[src/rtl/pipe_stage_reg.sv]
// pipe_stage_reg: valid/ready pipeline register, optional two-entry skid buffer, flush and NOP bubbles
module pipe_stage_reg #(
  parameter int CTRL_W = 6,
  parameter int DATA_W = 101,
  parameter bit SKID   = 1'b1
) (
  input  logic              clk,
  input  logic              rst,
  input  logic              in_valid,
  output logic              in_ready,
  input  logic [CTRL_W-1:0] in_ctrl,
  input  logic [DATA_W-1:0] in_data,
  input  logic              flush,
  output logic              out_valid,
  input  logic              out_ready,
  output logic [CTRL_W-1:0] out_ctrl,
  output logic [DATA_W-1:0] out_data,
  output logic [1:0]        occupancy
);
  logic              main_valid, skid_valid, acc, main_free;
  logic [CTRL_W-1:0] main_ctrl, skid_ctrl;
  logic [DATA_W-1:0] main_data, skid_data;
  assign in_ready  = SKID ? (rst | ~skid_valid) : (~main_valid | out_ready);
  assign acc       = in_valid & in_ready;
  assign main_free = ~main_valid | out_ready;
  assign out_valid = main_valid;
  assign out_ctrl  = main_valid ? main_ctrl : '0;
  assign out_data  = main_data;
  assign occupancy = {main_valid & skid_valid, main_valid ^ skid_valid};
  always_ff @(posedge clk) begin
    if (rst) begin
      main_valid <= 1'b0;
      skid_valid <= 1'b0;
      main_ctrl  <= '0;
      main_data  <= '0;
      skid_ctrl  <= '0;
      skid_data  <= '0;
    end else if (flush) begin
      main_valid <= 1'b0;
      skid_valid <= 1'b0;
    end else begin
      if (main_free) begin
        main_valid <= skid_valid | acc;
        if (skid_valid) begin
          main_ctrl <= skid_ctrl;
          main_data <= skid_data;
        end else if (acc) begin
          main_ctrl <= in_ctrl;
          main_data <= in_data;
        end
      end
      // skid only fills while the head is held; it drains into main as soon as main frees
      skid_valid <= SKID && !main_free && (skid_valid || acc);
      if (SKID && !main_free && acc) begin
        skid_ctrl <= in_ctrl;
        skid_data <= in_data;
      end
    end
  end
endmodule

[config.mk]
export PLATFORM = sky130hd
export DESIGN_NAME = pipe_stage_reg
export DESIGN_NICKNAME = d
export VERILOG_FILES = /design/src/rtl/pipe_stage_reg.sv
export SDC_FILE = /design/constraint.sdc
export NUM_CORES = 1
export LEC_CHECK = 0
export CAP_MARGIN = 0
export CORE_MARGIN = 3
export CORE_UTILIZATION = 47
export CTS_BUF_LIST = sky130_fd_sc_hd__clkbuf_8
export DETAILED_ROUTE_END_ITERATION = 8
export PLACE_DENSITY = 0.78
export SLEW_MARGIN = 20
export SYNTH_ARGS = -nofsm -noshare
export SYNTH_HDL_FRONTEND = slang
export SYNTH_SLANG_ARGS = --single-unit
[constraint.sdc]
create_clock -name clk -period 1.65 [get_ports clk]
set_input_delay 0.495 -clock clk [delete_from_list [all_inputs] [get_ports clk]]
set_output_delay 0.495 -clock clk [all_outputs]
set_load 0.1 [all_outputs]
# Yosys cells after proc, flatten, opt, wreduce, memory -nomap -nowiden
# Cells that the tools add are included.
# totals
reg_bits	216
in_bits	112
wordCells	28
# op_classes
mux	5
n_bitwise	9
reduce_logical	8
# ops
op	n
two-way mux 101 bit	2
two-way mux 6 bit	3
NOT 1 bit	3
OR 1 bit	3
AND reduction 3 bit	1
bitwise AND 1 bit	2
logical AND 1 bit	2
AND reduction 2 bit	1
nonzero test 2 bit	1
OR reduction 2 bit	1
logical NOT 1 bit	1
logical OR 1 bit	1
bitwise XOR 1 bit	1

# Depth between registers and ports, before layout
# Gate-level depths: netlist (run 1).
# logic_depth
ltp_word	5
ltp_mapped	7
depth_no_buf	3

# Worst setup path before layout (run 1)
# OpenSTA, ideal clock, no wires.
# synth_timing
path_kind	register -> output
start	register main_valid (netlist: out_valid)
end	output port occupancy[1]
arrival_ps	1944
path_slack_ps	-789
path_stages_with_launch	2
n_path_buf	0
path_cell_list	dfxtp_1 -> ha_1
# synth_between
elab_chain_cells	1
# synth_rtl
item	line	text
start, declared	20	logic main_valid, skid_valid, acc, main_free;
start signal, assigned	43	main_valid <= skid_valid | acc;
bitwise AND 1 bit	29	assign occupancy = {main_valid & skid_valid, main_valid ^ skid_valid};
end, declared	18	output logic [1:0] occupancy
# Every way passes these cells.

# Worst setup path after layout (run 1)
# layout_timing
start	register main_valid (netlist: out_valid)
end	output port out_ctrl[1]
# layout_between
elab_chain_cells	1
# layout_rtl
item	line	text
two-way mux 6 bit	27	assign out_ctrl = main_valid ? main_ctrl : '0;
end, declared	16	output logic [CTRL_W-1:0] out_ctrl,
# Every way passes these cells.

==> impl_metrics.tcl, run 1 <==
set metrics [dict create \
    status "finished, violations left" \
    violations "negative setup slack" \
    cts.htree.levels 2 \
    yosysUniqueCellTypes 17 \
    path_clk_slew_ps 60 \
    regArea_sq_mm 0.00436 \
    drc 0 \
    clock.fmax_mhz 543 \
    criticalPathCategory "flop to primary output" \
    arrival_ps 1350 \
    maxCapViolations 0 \
    fp.dieW_um 151 \
    grt_max_degree 89 \
    r2r_slack_ps -70 \
    insertion_delay_ps 530 \
    cp.required_ps 1150 \
    antenna_found_initial 0 \
    period_minus_slack_ps 1840 \
    synth_flop_cell "dfxtp_1" \
    die_area_sq_mm 0.0229 \
    grt_pass1_wl_mm 42.8 \
    worst_pin_slew_ps 449 \
    place.gp.congestion 0.766 \
    clock_path_buffers 3 \
    layout-drive-gt1-share 0.240 \
    multi_input_area_sq_mm 0.00518 \
    synth.most_common_cell "dfxtp_1" \
    die_h_um 151 \
    min_to "out_data[98]" \
    cts_buffers 37 \
    worstHoldPathCells 3 \
    ctsHoldBuffers 0 \
    end_kind "primary output" \
    netlist.area_leader.share 0.436 \
    num_vias 7928 \
    synthTopCellsByCount "216 x dfxtp_1, 215 x nand2b_1, 214 x mux2i_1" \
    io-pin-count 223 \
    diodes 0 \
    area_growth_pct 49.4 \
    rsz0062_at_grt "true" \
    root_buffer "clkbuf_8" \
    r2r-end "skid_data[87]" \
    place.port_buffers 222 \
    synth_area_leaders "dfxtp_1 44%, mux2i_1 22%, nand2b_1 14%" \
    track_usage 0.231 \
    r2r_cells 7 \
    critPathLaunchType "flop" \
    cts_tree "done" \
    finalMaxSlewViolations 0 \
    crit_path_max_fanout 4 \
    syn_inst 969 \
    fin_crit_sh 1.12 \
    core_sq_mm 0.0205 \
    dp_cells 1404 \
    yosysWarnings 0 \
    initialDrtViolationCount 402 \
    post-place-ws_ps -440 \
    finalClockSkew_ps 27.8 \
    setup_viol 91 \
    hold_class "input pin to flop" \
    synth_area_sq_mm 0.00992 \
    yosys_register_bits 216 \
    start_util 0.484 \
    fin_setup_tns_ps -4050 \
    p_per_area_mw_per_mm2 935 \
    via_per_inst 5.34 \
    grt_overflow 0 \
    async_flop_share 0 \
    yosysTopAreaCell "dfxtp_1" \
    final_nets 1301 \
    synth_seq_area_share 0.436 \
    first_global_vias 8220 \
    hold_viol_final 0 \
    cts_num_sinks 216 \
    r2r_start "out_valid" \
    first_pass_iters 4 \
    final_cell_count_no_fill 1484 \
    wirelength_mm 27.1 \
    antenna_left 0 \
    wl_per_cell_um 18.3 \
    avgSynthCellArea_sq_um 10.2 \
    whs_ps 444 \
    min_from "rst" \
    fill_cells 1445 \
    place_hpwl_mm 17.5 \
    vdd_ir_drop_max_mv 0.628 \
    synth_edf_count 0 \
    power.leakage_nw 5.12 \
    synth.net_count 1082 \
    timing.final.ws_setup_ps -190 \
    maxSlewHeadroom 0.700 \
    row_count 52 \
]
-- layout make-up --
| cell class | count | area share |
|---|---|---|
| Clock inverter | 16 | 0.00617 |
| Multi-Input combinational cell | 657 | 0.349 |
| Timing Repair Buffer | 276 | 0.282 |
| Sequential cell | 216 | 0.294 |
| Tap cell | 270 | 0.0228 |
| Clock buffer | 49 | 0.0455 |
-- routing by layer --
layer | GRT usage | vias up | part of all wire
met1 | 0.296 | 3825 | 0.43
met3 | 0.0787 | 31 | 0.083
met2 | 0.377 | 222 | 0.47
met4 | 0.0562 | 0 | 0.014
li1 | - | 3850 | -
met5 | 0 | - | 0
-- worst max-delay path, cell delays in order, from the launching register on --
cell and delay [ps]:
dfxtp_4 390, buf_6 140, and2_4 150, buf_12 170
-- power by group --
part           internal [W]  total, W  switching (W)
clock network       0.00280   0.00494        0.00214
registers           0.00543   0.00564       0.000216
logic               0.00132   0.00327        0.00195
total               0.00955    0.0139        0.00430
-- timing repair --
item / in CTS / in global routing
cloned: 0 / 5
pin swaps: 0 / 4
resized for setup: 10 / 34
setup buffers: 4 / 7
endpoints found under the setup margin: 20 / 34
-- logic make-up (layout without fill, tap and decap cells) --
family | Yosys count | after routing | share of synthesized area
flops | 216 | 216 | 0.436
compound gates | 216 | 216 | 0.152
simple gates | 226 | 226 | 0.144
fa+ha+maj | 1 | 1 | 0.00126
mux | 214 | 214 | 0.216
buf+inv | 96 | 341 | 0.0512
-- flip-flops by register name, indices dropped and copies added (netlist names) --
register and cells:
skid_ctrl 6, main_ctrl 6, out_data 101, skid_data 101, out_valid 1, skid_valid 1
-- worst max path at each step --
stage	startpoint	to	slack, ps
after global placement	out_ready	skid_data[100]	-410
after detailed placement	out_ready	skid_data[55]	-440
after global routing	out_valid	out_ctrl[1]	-240
after CTS	out_valid	occupancy[0]	-230
final	out_valid	out_ctrl[1]	-190
after floorplan	rst	skid_data[70]	-160
-- metrics by stage --
| step | utilization | cell area (sq um) | power (W) |
|---|---|---|---|
| floorplan | - | 9970 | 0.00763 |
| global placement | 0.670 | 13700 | 0.00894 |
| detailed placement | 0.670 | 13700 | 0.00898 |
| CTS | 0.709 | 14500 | 0.0139 |
| global route | 0.723 | 14800 | 0.0144 |
| finish | 0.723 | 14800 | 0.0139 |
-- placed cells by master (no fill, tap or decap), types with 3 or more instances in the layout --
cell	n
dfxtp_2	20
a211oi_1	70
clkbuf_8	50
dfxtp_1	194
buf_12	134
clkdlybuf4s50_1	110
clkbuf_16	5
a211oi_2	38
a21oi_1	107
inv_1	13
and2_4	7
buf_4	20
buf_6	3
mux2i_1	213
nand2b_1	214
(Power assumes the default switching activity.)
==> run 2: changes to the inputs <==
--- a/config.mk
+++ b/config.mk
@@ -11,6 +11,7 @@
 export CTS_BUF_LIST = sky130_fd_sc_hd__clkbuf_8
 export DETAILED_ROUTE_END_ITERATION = 8
 export PLACE_DENSITY = 0.78
+export REMOVE_ABC_BUFFERS = 1
 export SLEW_MARGIN = 20
 export SYNTH_ARGS = -nofsm -noshare
 export SYNTH_HDL_FRONTEND = slang
==> impl_metrics.tcl, run 2 (synthesis gave the netlist of run 1 again) <==
set metrics [dict create \
    status "finished, violations left" \
    violations "negative setup slack" \
    swShare 0.314 \
    drc 0 \
    maxSlewHeadroom 0.698 \
    grt_pass1_wl_mm 42.4 \
    r2r-end "out_data[21]" \
    crit_family "flip-flops" \
    via_per_inst 5.37 \
    insertion_delay_ps 520 \
    antenna_found_initial 1 \
    rsz0062_at_grt "true" \
    regArea_sq_mm 0.00437 \
    place.port_buffers 222 \
    power.leakage_nw 5.04 \
    slowest_stage "dfxtp_4" \
    final_cell_count_no_fill 1484 \
    final_core_util 0.711 \
    fin_crit_sh 1.16 \
    r2r_start "skid_valid" \
    fill_cells 1471 \
    first_pass_iters 5 \
    die_area_sq_mm 0.0229 \
    clock_path_buffers 3 \
    crit_path_start "out_valid" \
    criticalPathCategory "flop to primary output" \
    critPathLaunchType "flop" \
    dp_cells 1418 \
    num_vias 7969 \
    postPlaceCellArea_sq_mm 0.0138 \
    layout-drive-gt1-share 0.240 \
    first_global_vias 8245 \
    timing.final.ws_setup_ps -263 \
    end_kind "primary output" \
    start_util 0.484 \
    seq_power_share 0.419 \
    finalClockSkew_ps 14.3 \
    crit_path_end "occupancy[0]" \
    path_clk_slew_ps 50 \
    period_minus_slack_ps 1910 \
    setup_viol 10 \
    grt_overflow 0 \
    die_h_um 151 \
    p_comb_frac 0.242 \
    place_hpwl_mm 18.1 \
    maxCapViolations 0 \
    row_count 52 \
    track_usage 0.230 \
    cts.htree.levels 2 \
    vdd_ir_drop_max_mv 0.727 \
    layout_common_cells "214 x mux2i_1, 214 x nand2b_1, 185 x dfxtp_1" \
    wirelength_mm 26.5 \
    max_stage_delay_ps 350 \
    hold_class "flop to flop" \
    p_per_area_mw_per_mm2 925 \
    worst_pin_slew_ps 453 \
    antenna_left 0 \
    final_nets 1305 \
    clock.fmax_mhz 523 \
    place.gp.congestion 0.767 \
    worst-path-buf-inv 2 \
    crit_path_max_fanout 3 \
    cp.required_ps 1150 \
    cts_buffers 38 \
    cts_tree "done" \
    root_buffer "clkbuf_8" \
    switching_power_w 0.00423 \
    cts_num_sinks 216 \
    io-pin-count 223 \
    p_clk_frac 0.339 \
    core_sq_mm 0.0205 \
    wl_per_cell_um 17.8 \
    arrival_ps 1420 \
    r2r_cells 6 \
    path_cells "buf_6, ha_4, buf_12" \
    initialDrtViolationCount 275 \
    final_area_sq_mm 0.0146 \
    cp.depth 3 \
    finalMaxSlewViolations 0 \
    finalPower_w 0.0135 \
    r2r_slack_ps 90 \
    power.internal_w 0.00925 \
    grt_max_degree 87 \
    fp.dieW_um 151 \
    multi_input_area_sq_mm 0.00514 \
    hold_viol_final 0 \
    area_growth_pct 47.0 \
]
## run 2: cell types whose count changed in the layout (fill, tap and decap cells not counted), sizes merged
| cell | delta |
|---|---|
| clkinv | +2 |
| buf | +8 |
| bufinv | -1 |
| inv | -1 |
| diode | +1 |
| clkbuf | -8 |
| clkinvlp | -1 |
## run 2: power by group through the flow
stage / registers, W / logic, W / clock network, W
after floorplan: 0.00687 / 0.000646 / 0
after global placement: 0.00575 / 0.00321 / 0
after detailed placement: 0.00575 / 0.00325 / 0
after CTS: 0.00565 / 0.00327 / 0.00468
after global routing: 0.00567 / 0.00340 / 0.00494
final: 0.00565 / 0.00326 / 0.00457
## run 2: stage by stage
| step | TNS, ps | setup slack [ps] | hold slack [ps] |
|---|---|---|---|
| 2_1_floorplan | -1396460 | -7080 | 448 |
| 3_3_place_gp | -70440 | -382 | 456 |
| 3_5_place_dp | -74800 | -428 | 464 |
| 4_1_cts | -1960 | -295 | 476 |
| 5_1_grt | -2140 | -313 | 492 |
| 6_report | -1570 | -263 | 471 |
## run 2: cell type report
class / instances / area share
multi-input combinational: 657 / 0.352
sequential: 216 / 0.300
timing repair buffer: 279 / 0.277
clock buffer: 46 / 0.0434
tap: 270 / 0.0232
clock inverter: 15 / 0.00412
antenna: 1 / 0.000172
## run 2: metal layers
layer  global-route usage  vias up  share of wire
met3               0.0569       52          0.063
met2                0.386      223           0.49
li1                     -     3871              -
met4               0.0898        2          0.026
met1                0.284     3821           0.42
met5                    0        -        0.00026
## run 2: what timing repair did
item | in CTS | in global routing
gates resized for setup | 22 | 19
hold buffers | 0 | 0
buffers inserted | 4 | 1
setup endpoints to repair | 24 | 48
pin swaps | 0 | 1
## run 2: worst register-to-register path, cell delays in order, from the launching register on
cell and delay (ps):
dfxtp_4 410, buf_4 190, o21ba_4 210, buf_4 150
buf_12 180, a21oi_1 130, a211oi_2 210
## run 2: how the worst min path moves through the flow
stage | slack, ps | start | cells past startpoint | end
after floorplan | 450 | skid_ctrl[0] | 2 | skid_ctrl[0]
after global placement | 460 | skid_data[27] | 2 | skid_data[27]
after detailed placement | 460 | skid_data[82] | 2 | skid_data[82]
after CTS | 480 | skid_data[54] | 2 | skid_data[54]
after global routing | 490 | skid_data[2] | 2 | skid_data[2]
final | 470 | skid_data[51] | 2 | skid_data[51]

- - - - -

_What is expected_
For the records above, state how many lines contain the word "begin". Give only the number.

_Reply_
8